Information shown below:

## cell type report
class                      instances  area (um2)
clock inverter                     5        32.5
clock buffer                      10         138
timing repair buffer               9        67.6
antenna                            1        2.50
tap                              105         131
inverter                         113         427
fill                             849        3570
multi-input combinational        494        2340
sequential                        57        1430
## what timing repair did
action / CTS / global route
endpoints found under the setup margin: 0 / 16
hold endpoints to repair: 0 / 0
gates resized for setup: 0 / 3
### src/rtl/bp_regs_pkg.sv
// Shared constants for the Bus Pirate lane controller: register map,
// ID default, lane indices and the bus-cycle FSM state encoding.
package bp_regs_pkg;

   localparam logic [5:0] ADDR_OE       = 6'h00;
   localparam logic [5:0] ADDR_OD       = 6'h01;
   localparam logic [5:0] ADDR_DIR      = 6'h02;
   localparam logic [5:0] ADDR_DOUT     = 6'h03;
   localparam logic [5:0] ADDR_DIN      = 6'h04;
   localparam logic [5:0] ADDR_DOUT_SET = 6'h05;
   localparam logic [5:0] ADDR_DOUT_CLR = 6'h06;
   localparam logic [5:0] ADDR_ID       = 6'h07;
   localparam logic [5:0] ADDR_EDGE     = 6'h08;
   localparam logic [5:0] ADDR_EDGE_EN  = 6'h09;

   localparam logic [15:0] ID_VALUE_DEF = 16'hB9A1;

   localparam int LANE_MOSI  = 0;
   localparam int LANE_CLOCK = 1;
   localparam int LANE_MISO  = 2;
   localparam int LANE_CS    = 3;
   localparam int LANE_AUX   = 4;

   typedef enum logic [1:0] {
      ST_IDLE     = 2'd0,
      ST_WRITE    = 2'd1,
      ST_READ     = 2'd2,
      ST_WAIT_REL = 2'd3
   } state_e;

endpackage

### src/rtl/bp_sync.sv
// Multi-flop synchronizer for asynchronous inputs. WIDTH bits, STAGES deep,
// every stage resets to RESET_VAL so idle strobes read as inactive.
module bp_sync #(
   parameter int              WIDTH     = 1,
   parameter int              STAGES    = 2,
   parameter logic [WIDTH-1:0] RESET_VAL = '0
) (
   input  logic             clock,
   input  logic             reset,
   input  logic [WIDTH-1:0] d_i,
   output logic [WIDTH-1:0] q_o
);

   logic [WIDTH-1:0] stage_q [STAGES];
   logic [WIDTH-1:0] stage_d [STAGES];

   // Shift chain: stage 0 samples the pin, each later stage its predecessor.
   always_comb begin
      stage_d[0] = d_i;
      for (int i = 1; i < STAGES; i++) begin
         stage_d[i] = stage_q[i-1];
      end
   end

   // Chain registers; the whole array is reset so no stage can leak a stale strobe.
   always_ff @(posedge clock or posedge reset) begin
      if (reset) begin
         for (int i = 0; i < STAGES; i++) begin
            stage_q[i] <= RESET_VAL;
         end
      end else begin
         // NOTE: non-blocking so each stage takes its predecessor's value from before this edge.
         for (int i = 0; i < STAGES; i++) begin
            stage_q[i] <= stage_d[i];
         end
      end
   end

   assign q_o = stage_q[STAGES-1];

endmodule

### src/rtl/mc_pin_ctrl.sv
// Register-mapped controller for the five Bus Pirate IO buffer lanes,
// driven by the MCU's asynchronous parallel memory bus.
// Optional feature: define MC_PIN_EDGE_IRQ_EN to build the EDGE/EDGE_EN
// registers and the edge interrupt; otherwise irq is tied low.
module mc_pin_ctrl
   import bp_regs_pkg::*;
#(
   parameter int          SYNC_STAGES = 2,
   parameter int          NUM_PINS    = 5,
   parameter logic [15:0] ID_VALUE    = ID_VALUE_DEF
) (
   input  logic                clock,
   input  logic                reset,
   input  logic                mc_ce_n,
   input  logic                mc_we_n,
   input  logic                mc_oe_n,
   input  logic [5:0]          mc_add,
   input  logic [15:0]         mc_din,
   output logic [15:0]         mc_dout,
   output logic                mc_dout_oe,
   output logic [NUM_PINS-1:0] pin_oe,
   output logic [NUM_PINS-1:0] pin_od,
   output logic [NUM_PINS-1:0] pin_dir,
   output logic [NUM_PINS-1:0] pin_dout,
   input  logic [NUM_PINS-1:0] pin_din,
   output logic                irq
);

   localparam int PAD = 16 - NUM_PINS;

   logic                ce_s, we_s, oe_s;
   logic [5:0]          add_s;
   logic [NUM_PINS-1:0] data_s;
   logic [NUM_PINS-1:0] din_s;
   logic                unused_din_hi;

   // Only the lane-wide slice of the write bus carries register bits.
   assign unused_din_hi = ^mc_din[15:NUM_PINS];

   bp_sync #(.WIDTH(3), .STAGES(SYNC_STAGES), .RESET_VAL(3'b111)) u_sync_strobe (
      .clock (clock),
      .reset (reset),
      .d_i   ({mc_ce_n, mc_we_n, mc_oe_n}),
      .q_o   ({ce_s, we_s, oe_s})
   );

   bp_sync #(.WIDTH(6 + NUM_PINS), .STAGES(SYNC_STAGES), .RESET_VAL('0)) u_sync_bus (
      .clock (clock),
      .reset (reset),
      .d_i   ({mc_add, mc_din[NUM_PINS-1:0]}),
      .q_o   ({add_s, data_s})
   );

   bp_sync #(.WIDTH(NUM_PINS), .STAGES(SYNC_STAGES), .RESET_VAL('0)) u_sync_din (
      .clock (clock),
      .reset (reset),
      .d_i   (pin_din),
      .q_o   (din_s)
   );

   state_e              state_q, state_d;
   logic [5:0]          hold_add_q, hold_add_d;
   logic [NUM_PINS-1:0] hold_data_q, hold_data_d;
   logic [NUM_PINS-1:0] pin_oe_q, pin_oe_d, pin_od_q, pin_od_d;
   logic [NUM_PINS-1:0] pin_dir_q, pin_dir_d, pin_dout_q, pin_dout_d;
   logic [15:0]         rd_data_q, rd_data_d, rd_mux;
   logic                rd_oe_q, rd_oe_d;
   logic                wr_commit;

`ifdef MC_PIN_EDGE_IRQ_EN
   logic [NUM_PINS-1:0] edge_q, edge_d, edge_en_q, edge_en_d, din_prev_q, din_prev_d;
   logic                irq_q, irq_d;
`endif

   // Register read decode on the synchronized address.
   always_comb begin
      rd_mux = 16'h0000;
      case (add_s)
         ADDR_OE:      rd_mux = {{PAD{1'b0}}, pin_oe_q};
         ADDR_OD:      rd_mux = {{PAD{1'b0}}, pin_od_q};
         ADDR_DIR:     rd_mux = {{PAD{1'b0}}, pin_dir_q};
         ADDR_DOUT:    rd_mux = {{PAD{1'b0}}, pin_dout_q};
         ADDR_DIN:     rd_mux = {{PAD{1'b0}}, din_s};
         ADDR_ID:      rd_mux = ID_VALUE;
`ifdef MC_PIN_EDGE_IRQ_EN
         ADDR_EDGE:    rd_mux = {{PAD{1'b0}}, edge_q};
         ADDR_EDGE_EN: rd_mux = {{PAD{1'b0}}, edge_en_q};
`endif
         default:      rd_mux = 16'h0000;
      endcase
   end

   // Bus-cycle FSM next state, read capture and write commit.
   always_comb begin
      // NOTE: every _d starts from its _q so no path through this block infers a latch.
      state_d     = state_q;
      hold_add_d  = hold_add_q;
      hold_data_d = hold_data_q;
      pin_oe_d    = pin_oe_q;
      pin_od_d    = pin_od_q;
      pin_dir_d   = pin_dir_q;
      pin_dout_d  = pin_dout_q;
      rd_data_d   = rd_data_q;
      rd_oe_d     = rd_oe_q;
      wr_commit   = 1'b0;

      case (state_q)
         ST_IDLE: begin
            if (!ce_s && !we_s) begin
               state_d     = ST_WRITE;
               hold_add_d  = add_s;
               hold_data_d = data_s;
            end else if (!ce_s && !oe_s) begin
               state_d   = ST_READ;
               rd_data_d = rd_mux;
               rd_oe_d   = 1'b1;
            end
         end
         ST_WRITE: begin
            if (we_s || ce_s) begin
               wr_commit = 1'b1;
               state_d   = ST_WAIT_REL;
            end else begin
               hold_add_d  = add_s;
               hold_data_d = data_s;
            end
         end
         ST_READ: begin
            if (oe_s || ce_s) begin
               rd_oe_d = 1'b0;
               state_d = ST_IDLE;
            end
         end
         ST_WAIT_REL: begin
            if (ce_s) state_d = ST_IDLE;
         end
         default: state_d = ST_IDLE;
      endcase

      if (wr_commit) begin
         case (hold_add_q)
            ADDR_OE:       pin_oe_d   = hold_data_q;
            ADDR_OD:       pin_od_d   = hold_data_q;
            ADDR_DIR:      pin_dir_d  = hold_data_q;
            ADDR_DOUT:     pin_dout_d = hold_data_q;
            ADDR_DOUT_SET: pin_dout_d = pin_dout_q | hold_data_q;
            ADDR_DOUT_CLR: pin_dout_d = pin_dout_q & ~hold_data_q;
            default:       ;
         endcase
      end
   end

   // FSM state, holding register, lane config and registered read outputs.
   always_ff @(posedge clock or posedge reset) begin
      if (reset) begin
         state_q     <= ST_IDLE;
         hold_add_q  <= '0;
         hold_data_q <= '0;
         pin_oe_q    <= '0;
         pin_od_q    <= '0;
         pin_dir_q   <= '0;
         pin_dout_q  <= '0;
         rd_data_q   <= '0;
         rd_oe_q     <= 1'b0;
      end else begin
         state_q     <= state_d;
         hold_add_q  <= hold_add_d;
         hold_data_q <= hold_data_d;
         pin_oe_q    <= pin_oe_d;
         pin_od_q    <= pin_od_d;
         pin_dir_q   <= pin_dir_d;
         pin_dout_q  <= pin_dout_d;
         rd_data_q   <= rd_data_d;
         rd_oe_q     <= rd_oe_d;
      end
   end

`ifdef MC_PIN_EDGE_IRQ_EN
   // Edge capture: W1C clear first, then fresh edges OR in so a coincident edge survives.
   always_comb begin
      edge_d     = edge_q;
      edge_en_d  = edge_en_q;
      din_prev_d = din_s;
      if (wr_commit && hold_add_q == ADDR_EDGE)    edge_d    = edge_q & ~hold_data_q;
      if (wr_commit && hold_add_q == ADDR_EDGE_EN) edge_en_d = hold_data_q;
      edge_d = edge_d | (din_s ^ din_prev_q);
      irq_d  = |(edge_q & edge_en_q);
   end

   // Edge, enable and interrupt registers.
   always_ff @(posedge clock or posedge reset) begin
      if (reset) begin
         edge_q     <= '0;
         edge_en_q  <= '0;
         din_prev_q <= '0;
         irq_q      <= 1'b0;
      end else begin
         edge_q     <= edge_d;
         edge_en_q  <= edge_en_d;
         din_prev_q <= din_prev_d;
         irq_q      <= irq_d;
      end
   end

   assign irq = irq_q;
`else
   assign irq = 1'b0;
`endif

   assign mc_dout    = rd_data_q;
   assign mc_dout_oe = rd_oe_q;
   assign pin_oe     = pin_oe_q;
   assign pin_od     = pin_od_q;
   assign pin_dir    = pin_dir_q;
   assign pin_dout   = pin_dout_q;

endmodule

### config.mk
export PLATFORM = sky130hd
export DESIGN_NAME = mc_pin_ctrl
export DESIGN_NICKNAME = d
export VERILOG_FILES = /design/src/rtl/bp_regs_pkg.sv /design/src/rtl/bp_sync.sv /design/src/rtl/mc_pin_ctrl.sv
export SDC_FILE = /design/constraint.sdc
export NUM_CORES = 1
export LEC_CHECK = 0
export CAP_MARGIN = 20
export CORE_UTILIZATION = 35
export CTS_CLUSTER_DIAMETER = 30
export CTS_CLUSTER_SIZE = 8
export DETAILED_ROUTE_END_ITERATION = 8
export HOLD_SLACK_MARGIN = 0.05
export PLACE_DENSITY = 0.66
export SYNTH_ARGS = -nofsm -noshare
export SYNTH_HDL_FRONTEND = slang
export SYNTH_SLANG_ARGS = --single-unit
export TNS_END_PERCENT = 5
### constraint.sdc
create_clock -name clock -period 4.4 [get_ports clock]
set_input_delay 0.44 -clock clock [delete_from_list [all_inputs] [get_ports clock]]
set_output_delay 0.44 -clock clock [all_outputs]
set_load 0.1 [all_outputs]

End of Information shown.

• Exercise: If a line comes after the one that contains "gates resized for setup: 0 / 3", leave it out; return every line of the entries up to that point exactly, starting with the first, with that line included.

• Completed exercise:
## cell type report
class                      instances  area (um2)
clock inverter                     5        32.5
clock buffer                      10         138
timing repair buffer               9        67.6
antenna                            1        2.50
tap                              105         131
inverter                         113         427
fill                             849        3570
multi-input combinational        494        2340
sequential                        57        1430
## what timing repair did
action / CTS / global route
endpoints found under the setup margin: 0 / 16
hold endpoints to repair: 0 / 0
gates resized for setup: 0 / 3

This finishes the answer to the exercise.